O revestimento cerâmico é um dos setores mais normatizados da construção civil brasileira — e também um dos menos compreendidos fora do meio técnico. Arquitetos, mestres de obra e consumidores finais frequentemente especificam material sem saber que existe um conjunto de normas ABNT que rege desde a espessura da junta até a resistência ao desgaste da superfície. Este guia reúne, num só lugar, as principais normas que qualquer projeto de revestimento em fachada, parede interna ou piso deveria respeitar.

NBR 13755 — revestimento de fachadas e paredes externas

A NBR 13755 é a norma mais citada do setor porque trata especificamente da aplicação de placas cerâmicas em fachadas e paredes externas com argamassa colante. Ela estabelece exigências para projeto, execução, inspeção e aceitação — ou seja, cobre o processo inteiro, não só o material. Uma atualização de 2017 passou a admitir peças de qualquer dimensão, com recomendações de técnica que variam conforme o tamanho da placa, e formalizou que o rejunte deve ser do tipo ARII, com largura mínima de 5 mm (exceto pastilhas, que seguem recomendação do fabricante).

Um ponto pouco conhecido: a norma também trata do preenchimento do verso (tardoz) da placa com argamassa colante. Preenchimento insuficiente é uma das causas mais comuns de descolamento de peças em fachadas — o problema raramente está na peça em si, e sim na técnica de assentamento.

NBR 13754 — paredes internas

Equivalente à 13755, mas para ambientes internos. Como as paredes internas não enfrentam exposição direta a sol, chuva e variação térmica extrema, os critérios de junta de movimentação e proteção do substrato são menos rigorosos — mas a exigência de argamassa colante adequada ao local de aplicação (interno x externo, residencial x comercial pesado) continua valendo integralmente.

Na prática

Se o profissional que vai instalar seu revestimento nunca mencionou "argamassa colante conforme NBR 14081" ou "junta ARII", vale perguntar. São referências básicas de quem realmente segue a norma — não é preciosismo técnico, é o que garante que a peça não solte da parede em 2 anos.

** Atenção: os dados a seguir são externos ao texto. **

## src/pkg/smw_params.svh

```systemverilog
/*
 * Constants for the stop mode and wake control block: widths, delays and reset levels.
 * Assumes it is included by bare name from files that use these macros.
 */
// Notes on behaviour
// - Stop enters lowest power unless stop disabled.
// - Stop halts every clock and the oscillator.
// - Stop ends on reset, nonmaskable, unmasked irq.
// - Nonmaskable pin wakes stop regardless of its mask.
// - Nonmaskable wake, mask clear: stack then service.
// - Nonmaskable wake, mask set: resume next instruction.
// - Reset ends stop, then fetch reset vector.
// - Internal oscillator: wait 4064 cycles after wake.
// - Delay select zero shortens delay to four.
// - Single chip wait/stop: port and strobe hold.
// - Expanded wait: port C shows stack minus eight.
// - Expanded: port B shows high address always; the code holds it at 8'h00 while reset is low.
// - Expanded reset: port C multiplexes address, data; the code holds it at 8'h00 while reset is low.
// - Wait/stop: mode A pin open drain, one.
// - Nonmaskable mask: hardware sets, instructions clear.
// - Wait stacks, halts, exits on interrupt or reset.
`ifndef SMW_PARAMS_SVH
`define SMW_PARAMS_SVH

// Stabilization delay in clock cycles for the internal oscillator.
`define SMW_STAB_LONG    12'hFE0
// Short delay in cycles for a stable external clock.
`define SMW_STAB_SHORT   12'h004
// Cycle the sequencer needs to see done; taken off the counter load.
`define SMW_DONE_LAG     12'h001
// Width of the stabilization counter.
`define SMW_CNT_W        12
// Offset subtracted from the stack pointer shown during wait.
`define SMW_SP_OFFSET    16'h0_008
// Level the strobe pin takes in expanded mode outside single chip hold.
`define SMW_STRB_EXP     1'h1
// Reset level of port outputs.
`define SMW_PORT_RST     8'h00
`define SMW_PA_RST       4'h0
// Level of the nonmaskable mask flag after reset.
`define SMW_XMASK_RST    1'h1
// Driven level of the mode A pin during wait and stop.
`define SMW_MODA_DRIVE   1'h1

`endif

```

## src/pkg/smw_pkg.sv

```systemverilog
/*
 * Types of the stop mode and wake control block.
 * Assumes smw_params.svh is available on the include path.
 */
`include "smw_params.svh"
package smw_pkg;

	// Sequencer states.
	typedef enum logic [2:0] {
		SMW_BOOT,
		SMW_RUN,
		SMW_WAIT,
		SMW_STOP,
		SMW_STAB
	} smw_state_e;

	// What woke the core, decides the action once the clock is stable.
	typedef enum logic [1:0] {
		SMW_WK_XSVC,
		SMW_WK_XRESUME,
		SMW_WK_IRQ
	} smw_cause_e;

	// Counter type for the stabilization delay.
	typedef logic [`SMW_CNT_W-1:0] smw_cnt_t;

endpackage : smw_pkg

```

## src/pkg/smw_if.sv

```systemverilog
/*
 * Carrier between the sequencer and its stabilization counter.
 * Assumes both ends run on the same clock.
 */
`timescale 1ns/1ps
`default_nettype none
interface smw_if;
	import smw_pkg::*;

	logic     start;    // One-cycle pulse that loads the counter.
	smw_cnt_t length;   // Cycles to wait, sampled with start.
	logic     done;     // One-cycle pulse when the wait ends.
	logic     busy;     // High while counting.

	modport seq (output start, output length, input done, input busy);
	modport ctr (input start, input length, output done, output busy);
endinterface : smw_if
`default_nettype wire

```

## src/smw_delay.sv

```systemverilog
/*
 * Stabilization delay counter for the stop exit sequence.
 * Assumes start is a one-cycle pulse and length is at least one.
 */
`timescale 1ns/1ps
`default_nettype none
module smw_delay
	import smw_pkg::*;
(
	input  wire logic clk_i,
	input  wire logic arst_n_i,
	smw_if.ctr        dly
);

	// Whole state of the counter.
	typedef struct packed {
		smw_cnt_t cnt;
		logic     done;
	} smw_dly_s;

	smw_dly_s cur;       // Registered state.
	smw_dly_s next_cur;  // Next state.

	// The done pulse lands exactly length cycles after start.
	always_comb begin
		next_cur      = cur;
		next_cur.done = 1'b0;
		if (dly.start) begin
			next_cur.cnt = dly.length;
		end else if (cur.cnt != '0) begin
			next_cur.cnt = cur.cnt - 1'b1;
			// The last count raises done for one cycle.
			if (cur.cnt == smw_cnt_t'(1)) begin
				next_cur.done = 1'b1;
			end
		end
	end

	// Register the state.
	always_ff @(posedge clk_i or negedge arst_n_i) begin
		if (!arst_n_i) begin
			cur <= '0;
		end else begin
			cur <= next_cur;
		end
	end

	assign dly.done = cur.done;
	assign dly.busy = (cur.cnt != '0);

endmodule : smw_delay
`default_nettype wire

```

## src/smw_top.sv

```systemverilog
/*
 * Stop and wait low-power control: wake decision, oscillator restart delay,
 * nonmaskable mask flag and pin states during reset, wait and stop.
 * Assumes instruction strobes come from the core as one-cycle pulses on clk_i,
 * and that pins are synchronous to clk_i.  The block itself stays clocked:
 * in silicon this wake logic sits on an always-on path.
 */
`timescale 1ns/1ps
`default_nettype none
`include "smw_params.svh"
module smw_top
	import smw_pkg::*;
(
	input  wire logic        clk_i,                      // Core clock.
	input  wire logic        arst_n_i,                   // External reset, low.
	input  wire logic        stop_instr_i,               // Stop instruction executed.
	input  wire logic        wait_instruction_i,         // Wait instruction executed.
	input  wire logic        stop_disable_i,             // Stop-disable flag.
	input  wire logic        irq_mask_i,                 // Maskable mask flag.
	input  wire logic        nonmaskable_irq_pin_ack_i,                 // Nonmaskable acknowledge.
	input  wire logic        return_from_interrupt_instr_i, // Clears mask.
	input  wire logic        flag_transfer_instr_i,      // Flag transfer clear.
	input  wire logic        flag_transfer_x_i,          // Mask value being transferred.
	input  wire logic        nonmaskable_irq_pin_n_i,    // Nonmaskable pin, low.
	input  wire logic        irq_pin_n_i,                // Maskable pin, low.
	input  wire logic        stop_exit_delay_select_i,   // One: long delay.
	input  wire logic        expanded_mode_i,            // Expanded operation.
	input  wire logic        addr_phase_i,               // Address time of a bus cycle.
	input  wire logic [15:0] addr_i,                     // Core address.
	input  wire logic [7:0]  data_i,                     // Core data.
	input  wire logic [15:0] stack_ptr_i,                // Stack pointer.
	input  wire logic [3:0]  port_a_value_i,             // Port A outputs wanted.
	input  wire logic [7:0]  port_b_value_i,             // Port B single chip value.
	input  wire logic [7:0]  port_c_value_i,             // Port C single chip value.
	input  wire logic        strobe_value_i,             // Strobe wanted.
	output logic             clock_run_o,                // Internal clocks enabled.
	output logic             osc_enable_o,               // Oscillator enabled.
	output logic             cpu_run_o,                  // Core may execute.
	output logic             in_stop_o,                  // Stop mode.
	output logic             in_wait_o,                  // Wait mode.
	output logic             stack_state_o,              // Stack state pulse.
	output logic             service_nonmaskable_irq_pin_o,             // Service nonmaskable pulse.
	output logic             service_irq_o,              // Service maskable pulse.
	output logic             resume_next_o,              // Resume after stop pulse.
	output logic             reset_vector_o,             // Fetch reset vector pulse.
	output logic             x_mask_o,                   // Nonmaskable mask flag.
	output logic [3:0]       port_a_outputs_o,           // Port A pins.
	output logic [7:0]       port_b_pins_o,              // Port B pins.
	output logic [7:0]       port_c_pins_o,              // Port C pins.
	output logic             strobe_or_rw_pin_o,         // Strobe pin.
	output logic             mode_a_fetch_flag_pin_o,    // Mode A pin level.
	output logic             mode_a_fetch_flag_pin_oe_o  // Mode A pin drive.
);

	// Whole registered state; every output is a field of it, except in_stop_o and in_wait_o, which are decoded from st.
	typedef struct packed {
		smw_state_e  st;
		smw_cause_e  cause;
		logic        xmask;
		logic [15:0] sp_cap;
		logic        clk_run;
		logic        osc_en;
		logic        cpu_run;
		logic        stack;
		logic        svc_x;
		logic        svc_i;
		logic        resume;
		logic        rvec;
		logic [3:0]  pa;
		logic [7:0]  pb;
		logic [7:0]  pc;
		logic        strb;
		logic        moda;
		logic        moda_oe;
	} smw_state_s;

	smw_state_s cur;       // Registered state.
	smw_state_s next_cur;  // Next state.

	smw_if dly ();         // Link to the stabilization counter.

	// Counter for the oscillator restart delay.
	smw_delay u_delay (
		.clk_i    (clk_i),
		.arst_n_i (arst_n_i),
		.dly      (dly)
	);

	logic nonmaskable_irq_pin_act;   // Nonmaskable pin asserted.
	logic irq_ok;     // Maskable pin asserted and unmasked.

	// Decode of the wake sources.
	always_comb begin
		nonmaskable_irq_pin_act = !nonmaskable_irq_pin_n_i;
		irq_ok   = !irq_pin_n_i && !irq_mask_i;
	end

	// Sequencer, mask flag and pin multiplexing in one next-state process.
	always_comb begin
		next_cur        = cur;
		next_cur.stack  = 1'b0;
		next_cur.svc_x  = 1'b0;
		next_cur.svc_i  = 1'b0;
		next_cur.resume = 1'b0;
		next_cur.rvec   = 1'b0;
		dly.start       = 1'b0;
		// short delay select
		// The sequencer reacts to done one cycle after the counter raises it, so
		// the load is one short; the oscillator then runs exactly the full delay.
		dly.length      = (stop_exit_delay_select_i ? `SMW_STAB_LONG : `SMW_STAB_SHORT)
			- `SMW_DONE_LAG;

		unique case (cur.st)
			SMW_BOOT: begin
				next_cur.rvec    = 1'b1;
				next_cur.cpu_run = 1'b1;
				next_cur.st      = SMW_RUN;
			end
			SMW_RUN: begin
				if (stop_instr_i && !stop_disable_i) begin
					next_cur.st      = SMW_STOP;
					next_cur.clk_run = 1'b0;
					next_cur.osc_en  = 1'b0;
					next_cur.cpu_run = 1'b0;
				end else if (wait_instruction_i) begin
					next_cur.st      = SMW_WAIT;
					next_cur.stack   = 1'b1;
					next_cur.cpu_run = 1'b0;
					next_cur.sp_cap  = stack_ptr_i;
				end
				// A disabled stop simply falls through as a no-operation.
			end
			SMW_WAIT: begin
				if (nonmaskable_irq_pin_act && !cur.xmask) begin
					next_cur.svc_x   = 1'b1;
					next_cur.cpu_run = 1'b1;
					next_cur.st      = SMW_RUN;
				end else if (irq_ok) begin
					next_cur.svc_i   = 1'b1;
					next_cur.cpu_run = 1'b1;
					next_cur.st      = SMW_RUN;
				end
			end
			SMW_STOP: begin
				if (nonmaskable_irq_pin_act || irq_ok) begin
					// The nonmaskable pin wins when both arrive together.
					if (nonmaskable_irq_pin_act) begin
						next_cur.cause = cur.xmask ? SMW_WK_XRESUME : SMW_WK_XSVC;
					end else begin
						next_cur.cause = SMW_WK_IRQ;
					end
					next_cur.osc_en = 1'b1;
					next_cur.st     = SMW_STAB;
					dly.start       = 1'b1;
				end
			end
			SMW_STAB: begin
				// The core stays halted until the oscillator has settled.
				if (dly.done) begin
					next_cur.clk_run = 1'b1;
					next_cur.cpu_run = 1'b1;
					next_cur.st      = SMW_RUN;
					unique case (cur.cause)
						SMW_WK_XSVC: begin
							next_cur.stack = 1'b1;
							next_cur.svc_x = 1'b1;
						end
						SMW_WK_XRESUME: begin
							next_cur.resume = 1'b1;
						end
						SMW_WK_IRQ: begin
							next_cur.stack = 1'b1;
							next_cur.svc_i = 1'b1;
						end
					endcase
				end
			end
		endcase

		// mask set by hardware, set wins over clear
		if (nonmaskable_irq_pin_ack_i || next_cur.svc_x) begin
			next_cur.xmask = 1'b1;
		end else if (return_from_interrupt_instr_i) begin
			next_cur.xmask = 1'b0;
		end else if (flag_transfer_instr_i && !flag_transfer_x_i) begin
			next_cur.xmask = 1'b0;
		end

		// Pin states follow the mode entered in this cycle.
		if (expanded_mode_i) begin
			next_cur.pb   = addr_i[15:8];
			next_cur.strb = `SMW_STRB_EXP;
			if (next_cur.st == SMW_WAIT) begin
				next_cur.pc = addr_phase_i ? 8'((next_cur.sp_cap - `SMW_SP_OFFSET))
					: data_i;
			end else if (next_cur.st == SMW_RUN) begin
				next_cur.pc = addr_phase_i ? addr_i[7:0] : data_i;
			end else begin
				next_cur.pc = addr_i[7:0];
			end
			if (next_cur.st == SMW_RUN) begin
				next_cur.pa = port_a_value_i;
			end
		end else if (next_cur.st == SMW_RUN) begin
			next_cur.pa   = port_a_value_i;
			next_cur.pb   = port_b_value_i;
			next_cur.pc   = port_c_value_i;
			next_cur.strb = strobe_value_i;
		end
		// single chip hold: nothing above changes pins while held.

		// mode A pin open drain one
		next_cur.moda_oe = (next_cur.st != SMW_RUN) && (next_cur.st != SMW_BOOT);
		next_cur.moda    = next_cur.moda_oe ? `SMW_MODA_DRIVE : 1'b0;
	end

	// Register the state; reset holds the core off and masks the pin.
	always_ff @(posedge clk_i or negedge arst_n_i) begin
		if (!arst_n_i) begin
			cur         <= '0;
			cur.st      <= SMW_BOOT;
			cur.cause   <= SMW_WK_XSVC;
			cur.xmask   <= `SMW_XMASK_RST;
			cur.clk_run <= 1'b1;
			cur.osc_en  <= 1'b1;
			cur.pa      <= `SMW_PA_RST;
			cur.pb      <= `SMW_PORT_RST;
			cur.pc      <= `SMW_PORT_RST;
		end else begin
			cur <= next_cur;
		end
	end

	// Outputs straight from flip-flops; in_stop_o and in_wait_o are decoded from the registered state.
	assign clock_run_o                = cur.clk_run;
	assign osc_enable_o               = cur.osc_en;
	assign cpu_run_o                  = cur.cpu_run;
	assign in_stop_o                  = (cur.st == SMW_STOP) || (cur.st == SMW_STAB);
	assign in_wait_o                  = (cur.st == SMW_WAIT);
	assign stack_state_o              = cur.stack;
	assign service_nonmaskable_irq_pin_o             = cur.svc_x;
	assign service_irq_o              = cur.svc_i;
	assign resume_next_o              = cur.resume;
	assign reset_vector_o             = cur.rvec;
	assign x_mask_o                   = cur.xmask;
	assign port_a_outputs_o           = cur.pa;
	assign port_b_pins_o              = cur.pb;
	assign port_c_pins_o              = cur.pc;
	assign strobe_or_rw_pin_o         = cur.strb;
	assign mode_a_fetch_flag_pin_o    = cur.moda;
	assign mode_a_fetch_flag_pin_oe_o = cur.moda_oe;

endmodule : smw_top
`default_nettype wire

```

## config.mk

```make
export PLATFORM = sky130hd
export DESIGN_NAME = smw_top
export DESIGN_NICKNAME = d
export VERILOG_FILES = /design/src/pkg/smw_pkg.sv /design/src/pkg/smw_if.sv /design/src/smw_delay.sv /design/src/smw_top.sv
export VERILOG_INCLUDE_DIRS = /design/src /design/src/pkg
export SDC_FILE = /design/constraint.sdc
export NUM_CORES = 1
export LEC_CHECK = 0
export ABC_AREA = 1
export BUFFER_PORTS_ARGS = -buffer_cell sky130_fd_sc_hd__buf_2
export CELL_PAD_IN_SITES_DETAIL_PLACEMENT = 0
export CELL_PAD_IN_SITES_GLOBAL_PLACEMENT = 1
export CORE_MARGIN = 5
export CORE_UTILIZATION = 35
export CTS_BUF_LIST = sky130_fd_sc_hd__clkbuf_8
export CTS_CLUSTER_DIAMETER = 60
export DETAILED_ROUTE_END_ITERATION = 8
export GPL_ROUTABILITY_DRIVEN = 1
export PLACE_DENSITY_LB_ADDON = 0.1
export SLEW_MARGIN = 20
export SYNTH_ARGS = -nofsm -noshare
export SYNTH_HDL_FRONTEND = slang
export SYNTH_SLANG_ARGS = --single-unit
```

## constraint.sdc

```tcl
create_clock -name clk_i -period 2.16 [get_ports clk_i]
set_clock_uncertainty 0.15 [all_clocks]
set_input_delay 0 -clock clk_i [delete_from_list [all_inputs] [get_ports clk_i]]
set_output_delay 0 -clock clk_i [all_outputs]
set_load 0.05 [all_outputs]
```

==> out/results.ini <==
[yosys]
synth_flop_cell=dfrtp_1
netlist.area_leader.share_pct=41.3
synth_mux_area_share_pct=1.38
synth-simple-area-share_pct=28.4
postSynthAreaPerCell_um2=7.73
synth_top_family_by_area=simple AND/OR/NAND/NOR gates
yosys_warnings=0
synth_edf_count=0
syn_inst=424
async_reset_ff_share_pct=100
synthXorXnorAreaFrac_pct=2.41
synthAdderAreaFrac_pct=1.53
synth_most_common_cell=nand2_1
synth_compound_area_share_pct=10.5
synth_area_um2=3280
yosys.cell_types.count=34
synth.largest_area_cell=dfrtp_1
synth-seq-cells=57
seq_area_frac_synth_pct=43.7
synth.area.top_cells=dfrtp_1 (41%), nand2_1 (13%), nor2_1 (5.7%)
yosys-top-cells-count=nand2_1 (112), dfrtp_1 (54), nor2_1 (50)
syn_nets=504

[power]
p_leak_nw=2.49
ir_drop_mv=0.636
power_density_nw_per_um2=1380

[drt]
wire_per_inst_um=13.3
drc=0
wl_um=9430
first_pass_iters=4
ant_nets=0
via_count=3297
drt_iter0_markers=128
viasPerCell=4.64

[placement]
io_buffers=101
dpl_worst_slack_ns=0.104
globalplace.congestion=0.823
place_area_um2=3820
dp_hpwl_um=6420

[grt]
grt_max_degree=39
overflow=0
antenna_found_initial=0
grt_usage_pct=17.5
grt_first_pass_wirelength_um=16100
grt_pass1_vias=3404

[critical_path]
path_cells=inv_2 -> nand2_2 -> nor2_4 -> buf_4 -> nand3_1 -> nand2_2 -> ha_1 -> o21ai_0 -> o21ai_0 -> inv_1 -> nand2_1 -> a21oi_2
critPathMaxStageDelay_ns=0.40
endpoint_kind=flop
worst_r2r_endpoint=port_c_pins_o[4]
endpoint=port_c_pins_o[4]
r2r_start=cur[52]
slowest_stage=dfrtp_1
cp-startpoint=cur[52]
arrival_ns=2.13
critPathTopFamily=simple AND/OR/NAND/NOR gates
cp_max_fo=5
crit_type=reg2reg
start_kind=flop
rr_worst_depth=12
worstPathRequired_ns=2.28
r2r_setup_slack_ns=0.15
cp.buffers_inverters=3
path_depth=12

[timing]
rsz0062_at_grt=yes
worst_slew_pin_slew_ns=0.627
max_slew_margin_pct=58.1
final_hold_viol_count=0
fin_crit_sh_pct=93.1
min_period_ns=2.01
setup_viol=0
finalWorstSetupSlack_ns=0.148
fmax_mhz=497
slew_violations=0

[floorplan]
rows=35
io_pins=110
core-area_um2=9200
initial_core_util_pct=35.6
die_w_um=107
die_area_um2=11400
die_h_um=107

[cts]
cts_tree=built
root_buffer=clkbuf_8
cts_sinks=57
numCtsBuffers=9
cts.clk_slew.worst_paths_ns=0.06
htreeDepth=3
cts_buffer_depth=2
clock_latency_ns=0.33

[outcome]
status=complete, no violations

[finish]
finalNetCount=675
drive_above_1_share_pct=28.0
final_cell_area_um2=4830
diodes=0
area_growth_syn_to_layout_pct=47.6

[flow_run]
cap_violations=0

[min_path]
hold_class=in2async

[placed cells by master (no fill, tap or decap), drive strengths merged]
cell / count
buf: 117
nand2: 116
dlygate4sd3: 75
nor2: 57
dfrtp: 54
inv: 45
nand3: 30
o21ai: 22
a21oi: 15
clkbuf: 11
a31oi: 9
o31ai: 6
o211ai: 5
xor2: 5
clkinv: 5
xnor2: 4
mux2: 4
ha: 4
nand4: 3
nor3: 3
dfstp: 3
nand3b: 2
nor4: 2
o22ai: 1
nor4b: 1
bufinv: 1
[final cells by class]
| type | instances | area [um^2] |
|---|---|---|
| well taps | 111 | 139 |
| inverters | 46 | 175 |
| multi-input cells | 289 | 1480 |
| fillers | 912 | 4360 |
| clock buffers | 11 | 151 |
| repair buffers | 192 | 1410 |
| flip-flops and latches | 57 | 1430 |
| clock inverters | 5 | 47.5 |
[repair_timing]
action	CTS	global route
buffers inserted	0	4
endpoints found under the setup margin	0	14
endpoints found under the hold margin	100	0
resized for setup	0	10
hold buffers	75	0
[cell families (layout without fill, tap and decap cells)]
family | after synthesis | count (layout)
AO/OA/AOI/OAI | 58 | 58
XOR/XNOR | 9 | 9
adder cells (fa/ha/maj) | 4 | 4
buffers and inverters | 78 | 254
flip-flops | 57 | 57
multiplexers | 4 | 4
AND/OR/NAND/NOR | 214 | 214
[metrics by stage]
| stage | std cells | power (mW) | hold WS [ns] | utilization (%) | TNS [ns] |
|---|---|---|---|---|---|
| 2_1_floorplan | 424 | 4.78 | -0.446 | - | 0 |
| 3_3_place_gp | 616 | 5.42 | -0.165 | 41.6 | 0 |
| 3_5_place_dp | 616 | 5.45 | -0.163 | 41.6 | 0 |
| 4_1_cts | 707 | 6.62 | 0.00699 | 51.9 | 0 |
| 5_1_grt | 711 | 7.20 | 0.0390 | 52.6 | -0.0197 |
| 6_report | 711 | 6.66 | 0.00892 | 52.6 | 0 |
[worst register-to-register path, delay by kind of cell (launching register included)]
family                   cells  cell delay, ns
AO/OA/AOI/OAI                3            0.37
flip-flops                   1            0.40
adder cells (fa/ha/maj)      1            0.23
AND/OR/NAND/NOR              5            0.51
buffers and inverters        3            0.30
[sequential cells by signal, indices dropped and copies added (netlist names), 4 cells and up]
| name | flops |
|---|---|
| port_a_outputs_o | 4 |
| port_b_pins_o | 8 |
| port_c_pins_o | 8 |
| u_delay.cur | 12 |
| cur | 13 |
[power breakdown]
group / leakage [nW] / switching (mW) / internal (mW)
Combinational: 1.70 / 2.52 / 1.29
Sequential: 0.684 / 0.287 / 1.55
Clock: 0.112 / 0.421 / 0.584
Total: 2.49 / 3.23 / 3.43
[worst min path at each step]
stage	from	endpoint	slack [ns]	cells past startpoint
floorplan	arst_n_i	cpu_run_o	-0.45	0
global placement	arst_n_i	stack_state_o	-0.16	1
detailed placement	arst_n_i	stack_state_o	-0.16	1
CTS	arst_n_i	stack_state_o	0.007	2
global route	data_i[5]	port_c_pins_o[5]	0.04	7
finish	arst_n_i	stack_state_o	0.009	2
[routing by layer]
metal,share of wire (%),track usage [%],vias up
met1,46,22.6,1532
li1,-,-,1683
met5,0,0,-
met3,4.5,4.39,8
met2,49,29.1,74
met4,1.1,4.93,0
No activity file was read; power rests on OpenSTA's default activity.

NBR 15270 — blocos e tijolos cerâmicos

Revisada em 2017, a NBR 15270 substituiu normas antigas (NBR 7170, 6460 e 8041) e passou a especificar em duas partes: requisitos dimensionais e propriedades físicas/mecânicas (Parte 1), e métodos de ensaio (Parte 2). A revisão ampliou as opções disponíveis ao setor — incluindo blocos estruturais de 9 cm de largura e tijolos maciços já adequados à Portaria Inmetro 558/2013 — e reorganizou o texto para facilitar a comparação entre produtos de fabricantes diferentes.

Detalhe de peça cerâmica — regularidade dimensional exigida pela NBR 15270
Regularidade dimensional e ausência de empenamento são alguns dos critérios da NBR 15270.

PEI e coeficiente de atrito: o que esses números significam

Duas siglas aparecem com frequência em fichas técnicas de revestimento e geram confusão:

PEI (Porcelain Enamel Institute) mede a resistência ao desgaste superficial por abrasão, numa escala que vai de PEI 0 (uso exclusivo em parede, sem tráfego) a PEI 5 (tráfego intenso, áreas comerciais pesadas). Quanto maior o número, mais resistente à passagem de pessoas — mas isso é relevante para piso, não para revestimento de parede, onde esse desgaste praticamente não ocorre.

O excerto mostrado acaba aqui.